(MATERIAL SUPPLIED Opens)

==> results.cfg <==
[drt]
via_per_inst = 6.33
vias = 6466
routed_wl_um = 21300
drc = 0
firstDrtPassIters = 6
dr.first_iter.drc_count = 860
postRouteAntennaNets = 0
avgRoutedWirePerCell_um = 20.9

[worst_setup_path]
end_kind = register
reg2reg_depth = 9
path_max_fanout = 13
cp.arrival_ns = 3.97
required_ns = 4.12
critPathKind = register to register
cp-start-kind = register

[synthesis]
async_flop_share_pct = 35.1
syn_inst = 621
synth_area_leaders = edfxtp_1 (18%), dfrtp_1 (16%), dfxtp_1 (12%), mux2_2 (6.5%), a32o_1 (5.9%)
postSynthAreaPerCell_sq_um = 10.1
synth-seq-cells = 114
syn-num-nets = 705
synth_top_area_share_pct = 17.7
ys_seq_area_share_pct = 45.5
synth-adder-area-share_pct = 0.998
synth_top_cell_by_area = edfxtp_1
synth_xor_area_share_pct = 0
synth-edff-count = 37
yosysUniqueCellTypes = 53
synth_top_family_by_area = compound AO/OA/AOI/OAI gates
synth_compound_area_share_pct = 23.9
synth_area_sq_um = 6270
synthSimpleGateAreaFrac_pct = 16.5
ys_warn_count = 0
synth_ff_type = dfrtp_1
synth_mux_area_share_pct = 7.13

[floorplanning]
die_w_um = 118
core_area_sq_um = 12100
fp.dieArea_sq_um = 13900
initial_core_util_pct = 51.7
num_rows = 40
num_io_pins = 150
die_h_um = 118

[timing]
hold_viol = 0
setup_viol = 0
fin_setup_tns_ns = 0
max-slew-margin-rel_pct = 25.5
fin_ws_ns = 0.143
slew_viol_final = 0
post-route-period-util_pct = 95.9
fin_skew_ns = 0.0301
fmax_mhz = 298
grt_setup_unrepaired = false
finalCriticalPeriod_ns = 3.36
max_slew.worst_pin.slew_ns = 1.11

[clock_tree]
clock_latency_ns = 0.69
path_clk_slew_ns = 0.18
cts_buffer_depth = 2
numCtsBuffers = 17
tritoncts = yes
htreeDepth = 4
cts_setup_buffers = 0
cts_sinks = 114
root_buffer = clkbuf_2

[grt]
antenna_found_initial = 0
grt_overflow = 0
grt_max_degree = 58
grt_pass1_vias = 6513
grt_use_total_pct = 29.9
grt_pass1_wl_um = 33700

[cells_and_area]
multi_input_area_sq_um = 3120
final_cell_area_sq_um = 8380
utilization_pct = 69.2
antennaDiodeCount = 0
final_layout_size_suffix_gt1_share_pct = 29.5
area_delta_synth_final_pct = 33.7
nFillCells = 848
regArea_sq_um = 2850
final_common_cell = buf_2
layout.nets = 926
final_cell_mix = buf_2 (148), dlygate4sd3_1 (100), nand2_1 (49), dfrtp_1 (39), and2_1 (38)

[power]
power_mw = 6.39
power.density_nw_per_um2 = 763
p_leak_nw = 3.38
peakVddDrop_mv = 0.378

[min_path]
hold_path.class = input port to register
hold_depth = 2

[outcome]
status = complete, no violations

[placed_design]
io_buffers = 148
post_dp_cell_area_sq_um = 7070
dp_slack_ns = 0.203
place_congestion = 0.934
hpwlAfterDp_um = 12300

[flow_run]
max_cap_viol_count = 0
<file path="src/rtl/mult_pkg.sv">
// Shared types and constants for the add/shift multiplier.
package mult_pkg;

    localparam int unsigned WIDTH     = 8;
    localparam logic [2:0]  LAST_STEP = 3'd7;

    typedef enum logic [1:0] {
        IDLE,
        ADD,
        SHIFT,
        HOLD
    } mult_state_t;

endpackage : mult_pkg

</file>
<file path="src/rtl/subadder.sv">
// 8-bit adder/subtractor with a 9-bit sign-extended result {x_s_o, s_o}.
// fn_i = 1 computes a_i - b_i, otherwise a_i + b_i.
module subadder (
    input  logic [7:0] a_i,
    input  logic [7:0] b_i,
    input  logic       fn_i,
    output logic [7:0] s_o,
    output logic       x_s_o
);

    logic [7:0] b_op;
    logic [8:0] sum;

    // Two's complement subtract: invert the operand and inject the carry-in.
    always_comb begin
        b_op  = b_i ^ {8{fn_i}};
        sum   = {a_i[7], a_i} + {b_op[7], b_op} + {8'd0, fn_i};
        s_o   = sum[7:0];
        x_s_o = sum[8];
    end

endmodule : subadder

</file>
<file path="src/rtl/add_shift_multiplier.sv">
// Sequential 8x8 signed multiplier using repeated add/subtract and arithmetic shift.
// Product ends up in {A,B} with X as the sign extension of A.
module add_shift_multiplier
    import mult_pkg::*;
#(
    // Only 8 is supported; the subadder datapath is fixed at 8 bits.
    parameter int unsigned WIDTH = 8
) (
    input  logic             Clk,
    input  logic             Reset_n,
    input  logic             Run,
    input  logic             Load_B,
    input  logic [WIDTH-1:0] SW,
    output logic [WIDTH-1:0] Aval,
    output logic [WIDTH-1:0] Bval,
    output logic             Xval,
    output logic             Busy,
    output logic             Done
);

    mult_state_t state_q, state_d;
    logic        x_q, x_d;
    logic [7:0]  a_q, a_d;
    logic [7:0]  b_q, b_d;
    logic [7:0]  m_q, m_d;
    logic [2:0]  count_q, count_d;

    logic [7:0]  sum_s;
    logic        sum_x;
    logic        fn;

    // The final partial product carries the multiplier's sign weight, so it is subtracted.
    assign fn = (count_q == LAST_STEP);

    subadder u_subadder (
        .a_i   (a_q),
        .b_i   (m_q),
        .fn_i  (fn),
        .s_o   (sum_s),
        .x_s_o (sum_x)
    );

    // Next-state and datapath update for the control FSM.
    always_comb begin
        state_d = state_q;
        x_d     = x_q;
        a_d     = a_q;
        b_d     = b_q;
        m_d     = m_q;
        count_d = count_q;

        unique case (state_q)
            IDLE: begin
                // Load_B wins over Run when both are high.
                if (Load_B) begin
                    b_d = SW;
                end else if (Run) begin
                    x_d     = 1'b0;
                    a_d     = 8'd0;
                    m_d     = SW;
                    count_d = 3'd0;
                    state_d = ADD;
                end
            end
            ADD: begin
                if (b_q[0]) begin
                    x_d = sum_x;
                    a_d = sum_s;
                end
                state_d = SHIFT;
            end
            SHIFT: begin
                a_d     = {x_q, a_q[7:1]};
                b_d     = {a_q[0], b_q[7:1]};
                count_d = count_q + 3'd1;
                state_d = (count_q == LAST_STEP) ? HOLD : ADD;
            end
            HOLD: begin
                if (Load_B) begin
                    b_d = SW;
                end
                // Run held high keeps the result; it must drop before another start.
                if (!Run) begin
                    state_d = IDLE;
                end
            end
            default: state_d = IDLE;
        endcase
    end

    // All architectural state; reset aborts any operation in progress.
    always_ff @(posedge Clk or negedge Reset_n) begin
        if (!Reset_n) begin
            state_q <= IDLE;
            x_q     <= 1'b0;
            a_q     <= 8'd0;
            b_q     <= 8'd0;
            m_q     <= 8'd0;
            count_q <= 3'd0;
        end else begin
            state_q <= state_d;
            x_q     <= x_d;
            a_q     <= a_d;
            b_q     <= b_d;
            m_q     <= m_d;
            count_q <= count_d;
        end
    end

    // Outputs come straight from registers or the decoded state.
    always_comb begin
        Aval = a_q;
        Bval = b_q;
        Xval = x_q;
        Busy = (state_q == ADD) || (state_q == SHIFT);
        Done = (state_q == HOLD);
    end

endmodule : add_shift_multiplier

</file>
<file path="config.mk">
export PLATFORM = sky130hd
export DESIGN_NAME = add_shift_multiplier
export DESIGN_NICKNAME = d
export VERILOG_FILES = /design/src/rtl/mult_pkg.sv /design/src/rtl/subadder.sv /design/src/rtl/add_shift_multiplier.sv
export SDC_FILE = /design/constraint.sdc
export NUM_CORES = 1
export LEC_CHECK = 0
export ABC_CLOCK_PERIOD_IN_PS = 5800
export BUFFER_PORTS_ARGS = -buffer_cell sky130_fd_sc_hd__buf_2
export CELL_PAD_IN_SITES_DETAIL_PLACEMENT = 2
export CELL_PAD_IN_SITES_GLOBAL_PLACEMENT = 2
export CORE_MARGIN = 2
export CORE_UTILIZATION = 38
export CTS_CLUSTER_SIZE = 20
export DETAILED_ROUTE_END_ITERATION = 7
export HOLD_SLACK_MARGIN = 0.15
export PLACE_DENSITY_LB_ADDON = 0.1
export SLEW_MARGIN = 20
export SYNTH_ARGS = -nofsm -noshare
export SYNTH_HDL_FRONTEND = slang
export SYNTH_SLANG_ARGS = --single-unit
export TNS_END_PERCENT = 10
</file>
<file path="constraint.sdc">
create_clock -name Clk -period 5.8 [get_ports Clk]
set_input_delay 1.16 -clock Clk [delete_from_list [all_inputs] [get_ports Clk]]
set_output_delay 1.16 -clock Clk [all_outputs]
set_load 0.02 [all_outputs]
</file>
Yosys cells after proc, flatten, opt, wreduce, memory -nomap -nowiden --
Index checks and enable logic that the tools add are counted.
Word-level totals: logic and storage cells 51, register bits 30, input bits 12, output and inout port bits 19
Cells by class: bitwise gates (word level) 2, muxes and demuxes 18, add/sub/neg operators 3, equal/unequal tests 9, reduce and logical (&&, ||, !) cells 13
Operator list (count):
- $mux 8 | 4
- $pmux 8 s3 | 1
- $pmux 8 s2 | 1
- $add 8x8->9 | 1
- $add 9x1->9 | 1
- $reduce_and 3->1 | 3
- $mux 2 | 4
- $ne 2x2->1 const B | 4
- $pmux 2 s4 | 1
- $reduce_and 4->1 | 2
- $xor 8x8->8 | 1
- $mux 3 | 2
- $pmux 3 s2 | 1
- $reduce_bool 2->1 | 3
- $eq 2x2->1 const B | 2
- $add 3x1->3 const B | 1
- $eq 3x3->1 const B | 1
- $mux 1 | 3
- $reduce_bool 3->1 | 1
- $eq 2x1->1 const B | 1
- $logic_not 2->1 | 1
- $ne 2x1->1 const B | 1
- $pmux 1 s2 | 1
- $reduce_and 2->1 | 1
- other kinds (3) | 3

Depth between registers and ports, before layout --
Gate-level depths: netlist of the first run.
word-level depth 6, gate-level depth with buffers 11, mapped depth without buffers 10

Hierarchy --
A second synthesis of the first run with hierarchy kept.
Second synthesis, totals: cells, all modules 182, area total of the unflattened synthesis 1976.9 sq um
Modules (own cells, without submodules):
- add_shift_multiplier | area an instance 1579.0 sq um, sequential area each 750.7 sq um, cells an instance 131, instances 1
- subadder | area an instance 397.9 sq um, sequential area each 0.0 sq um, cells an instance 51, instances 1

Worst setup path after synthesis of the first run --
Ideal clock, no wire load.
kind register to register, start register count_q[0], end register a_q[5] (netlist: Aval[5]), stages on the path, launching flop included 11, setup slack 3.387 ns, buffers on the path 1, clock period less this slack 2.413 ns, arrival 2.274 ns, data required time 5.662 ns, setup time 0.138 ns, cell sequence dfrtp_1 ha_1 ha_1 buf_6 xor2_1 ha_1 a21o_1 a221o_1 a21oi_2 xor2_1 o221ai_1
On the way: cells in the longest elaborated chain, start to end 6
RTL lines:
- start: declaration | RTL line add_shift_multiplier.sv:26 | logic [2:0] count_q, count_d;
- start signal: assignment | RTL line add_shift_multiplier.sv:106 | count_q <= count_d;
- $eq 3x3->1 * | RTL line add_shift_multiplier.sv:33 | assign fn = (count_q == LAST_STEP);
- $xor 8x8->8 | RTL line subadder.sv:16 | b_op = b_i ^ {8{fn_i}};
- $add 8x8->9 | RTL line subadder.sv:17 | sum = {a_i[7], a_i} + {b_op[7], b_op} + {8'd0, fn_i};
- $add 9x1->9 * | RTL line subadder.sv:17
- $mux 8 * | RTL line add_shift_multiplier.sv:66 | if (b_q[0]) begin
- $pmux 8 s3 * | RTL line add_shift_multiplier.sv:52 | unique case (state_q)
- end signal: assignment | RTL line add_shift_multiplier.sv:96 | a_q <= 8'd0;
- end signal: assignment | RTL line add_shift_multiplier.sv:103 | a_q <= a_d;
- end: declaration | RTL line add_shift_multiplier.sv:23 | logic [7:0] a_q, a_d;
Every way passes the cells marked *; elsewhere a longest branch is shown, timed or not. The select of a mux whose other input is x is not followed. A chain may end at the register's enable or synchronous reset.

Final worst setup path of the first run --
start register state_q[1], end output Busy
On the way: cells in the longest elaborated chain, start to end 2, elaborated cells between the ends (all ways) 3, those cells by class 2 x eq/ne; 1 x reduce/logical
RTL lines:
- start: declaration | RTL line add_shift_multiplier.sv:21 | mult_state_t state_q, state_d;
- start signal: assignment | RTL line add_shift_multiplier.sv:101 | state_q <= state_d;
- $eq 2x1->1 or $eq 2x2->1 (tied branches) | RTL line add_shift_multiplier.sv:115 | Busy = (state_q == ADD) || (state_q == SHIFT);
- $logic_or 1x1->1 * | RTL line add_shift_multiplier.sv:115
- end: declaration | RTL line add_shift_multiplier.sv:17 | output logic Busy,
Every way passes the cells marked *; elsewhere a longest branch is shown, timed or not.

==> results of run 1 <==
-- cells by family after synthesis --
group | after synthesis | synth area share
multiplexers | 19 | 0.108
AO/OA/AOI/OAI | 53 | 0.179
adder cells (fa/ha/maj) | 15 | 0.102
XOR/XNOR | 13 | 0.0595
AND/OR/NAND/NOR | 49 | 0.119
buffers and inverters | 18 | 0.0399
flip-flops | 30 | 0.392
-- metrics by stage --
stage,cells,instance area (um^2),utilization
after global routing,293,2210,0.461
final,293,2210,0.461
after floorplan,197,1910,-
after detailed placement,285,2110,0.440
after global placement,285,2110,0.440
after CTS,293,2200,0.460
-- flip-flops by register name, summed over array words and instances (netlist names) --
| name | cells |
|---|---|
| m_q | 8 |
| Aval | 8 |
| state_q | 2 |
| Bval | 8 |
| count_q | 3 |
| Xval | 1 |
-- power groups by stage --
stage,registers (mW),clock network (mW),logic (mW)
floorplan,0.444,0,0.536
detailed placement,0.411,0,0.819
finish,0.409,0.181,0.815
CTS,0.410,0.185,0.827
global placement,0.399,0,0.763
global route,0.425,0.192,0.913
-- path summary, 6_finish.rpt --
| check | cells after the start | to | slack (ps) | start |
|---|---|---|---|---|
| hold reg to reg | 1 | count_q[0]$_DFFE_PN0P_ | 480 | count_q[0]$_DFFE_PN0P_ |
| min in group asynchronous | 1 | Bval[6]$_DFFE_PN0P_ | 910 | Reset_n |
| max in group asynchronous | 1 | Aval[5]$_DFFE_PN0P_ | 4430 | Reset_n |
| setup / recovery | 3 | Busy | 2660 | state_q[1]$_DFFE_PN0P_ |
| hold / removal | 1 | count_q[0]$_DFFE_PN0P_ | 480 | count_q[0]$_DFFE_PN0P_ |
| setup reg to reg | 10 | Xval$_DFFE_PN0P_ | 2960 | count_q[0]$_DFFE_PN0P_ |
-- cells in the mapped netlist (2+ instances only) --
master and n:
sky130_fd_sc_hd__nor2b_1 10, sky130_fd_sc_hd__nor2_1 6, sky130_fd_sc_hd__a31oi_1 2, sky130_fd_sc_hd__dfrtp_1 30
sky130_fd_sc_hd__o21ai_1 7, sky130_fd_sc_hd__clkbuf_1 5, sky130_fd_sc_hd__a211oi_1 9, sky130_fd_sc_hd__ha_1 14
sky130_fd_sc_hd__a32o_1 3, sky130_fd_sc_hd__nand3_1 8, sky130_fd_sc_hd__o221ai_1 4, sky130_fd_sc_hd__o21ai_0 7
sky130_fd_sc_hd__inv_1 9, sky130_fd_sc_hd__a21oi_1 14, sky130_fd_sc_hd__mux2i_1 8, sky130_fd_sc_hd__xnor2_1 3
sky130_fd_sc_hd__xor2_1 10, sky130_fd_sc_hd__mux2_2 2, sky130_fd_sc_hd__buf_1 2, sky130_fd_sc_hd__mux2_1 8
sky130_fd_sc_hd__nand2b_1 2, sky130_fd_sc_hd__nand2_1 21
-- routing by layer --
| metal | vias to the layer above | part of all wire |
|---|---|---|
| met5 | - | 0 |
| met1 | 806 | 0.45 |
| met4 | 0 | 0.0097 |
| li1 | 752 | - |
| met2 | 33 | 0.51 |
| met3 | 4 | 0.033 |
-- area by class of cell --
cell class / count / area [um^2]
fill: 534 / 2580
clock buffer: 6 / 82.6
timing repair buffer: 30 / 150
tap: 67 / 83.8
sequential: 30 / 751
clock inverter: 2 / 12.5
inverter: 9 / 33.8
multi-input combinational: 149 / 1090
==> impl_summary.md, run 1 <==
Clock tree
CTS placed an instance of sky130_fd_sc_hd__clkbuf_8 at the clock tree root. For this design, the sink count on the clock tree is 30. In this run, CTS created clock tree buffers numbering 5. Clock latency on the worst-skew pair, taken at its later pin, is 290 ps. The clock-pin slew reported for the worst setup and hold paths after clock tree synthesis is 80 ps. The post-cts repair resize count is 0.

The CTS tree is done. The buffers inserted during post-CTS setup optimization is 0. The number of buffers added to fix hold violations after cts is 0.

The largest buffer count on any clock path is 2. The H-tree depth is 2.

Detailed routing
In the routed design, unresolved DRC markers number 0. The post-detailed-route count of antenna-violating nets is 0. The detailed router finished its first iteration with 80 violations. The total vias in the final route is 1595. Dividing the detail-routed wire length by the instance count gives 19.1 um. For this block, the routed nets add up to 5.59 mm of wire. Using the TritonRoute via totals, the vias-per-cell ratio works out to 5.44. The detailed-routing iteration count for the pre-antenna-repair pass is 4.

Global route
The remaining global-route overflow is 0. Entering global routing, the biggest net connects 31 pins. The total track usage is 0.218. For met1 alone, demand over resource in global routing was 0.285. After global routing, the most crowded layer is met2. The number of global-route vias before repair was 1722. The number of antenna violations at the first check in global routing is 0. The global-route wire length before repair is 8.91 mm.

The global routing met2 resource utilization is 0.367. In the global route stage, met3 resource usage came out at 0.0428.

Timing
The final hold violation count came to 0. Setup violations remaining at the end of the flow were counted as 0. The setup skew after layout is 12.2 ps. In the finished design, the share of the clock period the worst path needs comes to 0.541. The relative max-transition margin is 0.315. Hold timing on the final database bottoms out at a slack of 483 ps. At the pin with the least slew margin, the transition time is 1030 ps.

The peak clock frequency supported by timing is 319 MHz. In the final timing run, aggregate negative setup slack is 0 ps. Setup repair after global routing left no endpoint under its margin. The clock period minus worst slack is 3140 ps. The count of final max-slew check failures is 0.

The worst-case setup margin in the final layout is 2660 ps.

Floorplanning
The area of the die is 0.00562 mm^2. After floorplanning, the core was divided into 25 placement rows. The starting density of the core is 0.400. The total core area is 0.00479 mm^2. 31 I/O pins were placed.

The die outline height is 75.0 um. The floorplan die width is 75.0 um.

Layout
The share of layout cells above drive strength 1 is 0.190. The final layout contains 252 nets. Leaving out fill and tap cells, the most frequent cells in the layout are sky130_fd_sc_hd__dfrtp_1 (30), sky130_fd_sc_hd__buf_2 (30), sky130_fd_sc_hd__nand2_1 (21), sky130_fd_sc_hd__a21oi_1 (14), sky130_fd_sc_hd__ha_1 (14).

The signed area change from the synthesized netlist to the final layout is 15.3%. The antenna diode instance count is 0.

Worst setup path
The critical path goes through inv_1 -> ha_1 -> buf_2. STA classifies the critical path startpoint as a register. The worst path arrival time is 1980 ps.

The delay of the slowest critical-path stage is 870 ps. The worst setup path is captured at a primary output. The buffers plus inverters on the worst setup path is 2. Among all stages on the critical path, the largest delay is contributed by sky130_fd_sc_hd__ha_1. The critical path class is register to primary output. Of all nets on the critical path, the largest fanout is 26.

The data required time at the worst endpoint is 4640 ps. The family of cells with the greatest summed delay on the critical path is adder cells.

Synthesis
The number of standard cells after synthesis is 197. The post-synthesis instance area is 0.00191 mm^2. The proportion of synthesized chip area in sequential cells is 0.392.

The number of distinct library cells after synthesis is 35. sky130_fd_sc_hd__dfrtp_1 takes more of the synthesized area than any other cell. The number of synthesized flops with an enable pin is 0. In this run, synthesis produced a sequential element count of 30. The post-synthesis net count is 224. The async set or reset register ratio after synthesis is 1.00. For this run, the number of Yosys warnings is 0.

Sorting the synthesized cells by area gives the leading types as sky130_fd_sc_hd__dfrtp_1 (39%), sky130_fd_sc_hd__ha_1 (9.2%), sky130_fd_sc_hd__mux2_1 (4.7%). The area share of the leading cell type in the synthesized netlist is 0.392. The average instance in the mapped netlist occupies 9.72 um^2.

The most frequently used flop master after synthesis is sky130_fd_sc_hd__dfrtp_1.

Power and ir drop
Summed over all nets, the switching power comes to 0.693 mW. The worst supply voltage drop on vdd is 0.203 mV. The analysis attributes to cell leakage a power of 1.01 nW. The power per standard cell area is 637 mW/mm^2. Total power for the finished layout comes to 1.41 mW. The total internal power is 0.713 mW. The clock network fraction of total power is 0.129. The share of total power in combinational logic is 0.580. The sequential cell fraction of total power is 0.291. Of the total power, the share spent switching nets is 0.493.

Place
At the end of routability-driven placement, the weighted congestion stood at 0.737. The estimated wirelength of the detail-placed design is 4.14 mm. Buffers placed on the I/O ports in this run total 30. The worst setup slack before clock tree synthesis is 2740 ps.

Run status
The flow ran to the end, and the final reports show no timing, DRC or antenna violations.

Hold path
The worst hold path belongs to the class register to register.

Flow run
The count of maximum capacitance violations is 0.
No activity file was read; power rests on OpenSTA's default activity.
==> run 2: changes to the inputs <==
--- a/config.mk
+++ b/config.mk
@@ -5,12 +5,13 @@
 export SDC_FILE = /design/constraint.sdc
 export NUM_CORES = 1
 export LEC_CHECK = 0
-export ABC_CLOCK_PERIOD_IN_PS = 5800
+export ABC_AREA = 1
+export ABC_CLOCK_PERIOD_IN_PS = 2900
 export BUFFER_PORTS_ARGS = -buffer_cell sky130_fd_sc_hd__buf_2
 export CELL_PAD_IN_SITES_DETAIL_PLACEMENT = 2
 export CELL_PAD_IN_SITES_GLOBAL_PLACEMENT = 2
 export CORE_MARGIN = 2
-export CORE_UTILIZATION = 38
+export CORE_UTILIZATION = 33
 export CTS_CLUSTER_SIZE = 20
 export DETAILED_ROUTE_END_ITERATION = 7
 export HOLD_SLACK_MARGIN = 0.15
==> constraint.sdc (replaced) <==
create_clock -name Clk -period 2.9 [get_ports Clk]
set_input_delay 0.58 -clock Clk [delete_from_list [all_inputs] [get_ports Clk]]
set_output_delay 0.58 -clock Clk [all_outputs]
set_load 0.02 [all_outputs]
==> run 2 against run 1 <==
  * Area after synthesis increased by 3.3%
  * Combinational power increased by 110%
  * Die area increased by 18%
  * Synthesized cell count increased by 22%
  * Count of clock-buffer cells in the layout unchanged
  * Setup slack got worse by 2200 ps
  * Global-route usage decreased by 3.3 points
  * Clock skew increased by 1.1 ps
  * Final cell count increased by 19%
  * Total power increased by 100%
  * First-iteration DRC count decreased by 64%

(MATERIAL SUPPLIED Closes)

▸ EXERCISE DIRECTIONS
An exact copy of the lines above between the line holding "num_rows = 40" and the line holding "grt_pass1_vias = 6513", inclusive, is the whole answer.

▸ RESPONSE FOR THIS EXERCISE
num_rows = 40
num_io_pins = 150
die_h_um = 118

[timing]
hold_viol = 0
setup_viol = 0
fin_setup_tns_ns = 0
max-slew-margin-rel_pct = 25.5
fin_ws_ns = 0.143
slew_viol_final = 0
post-route-period-util_pct = 95.9
fin_skew_ns = 0.0301
fmax_mhz = 298
grt_setup_unrepaired = false
finalCriticalPeriod_ns = 3.36
max_slew.worst_pin.slew_ns = 1.11

[clock_tree]
clock_latency_ns = 0.69
path_clk_slew_ns = 0.18
cts_buffer_depth = 2
numCtsBuffers = 17
tritoncts = yes
htreeDepth = 4
cts_setup_buffers = 0
cts_sinks = 114
root_buffer = clkbuf_2

[grt]
antenna_found_initial = 0
grt_overflow = 0
grt_max_degree = 58
grt_pass1_vias = 6513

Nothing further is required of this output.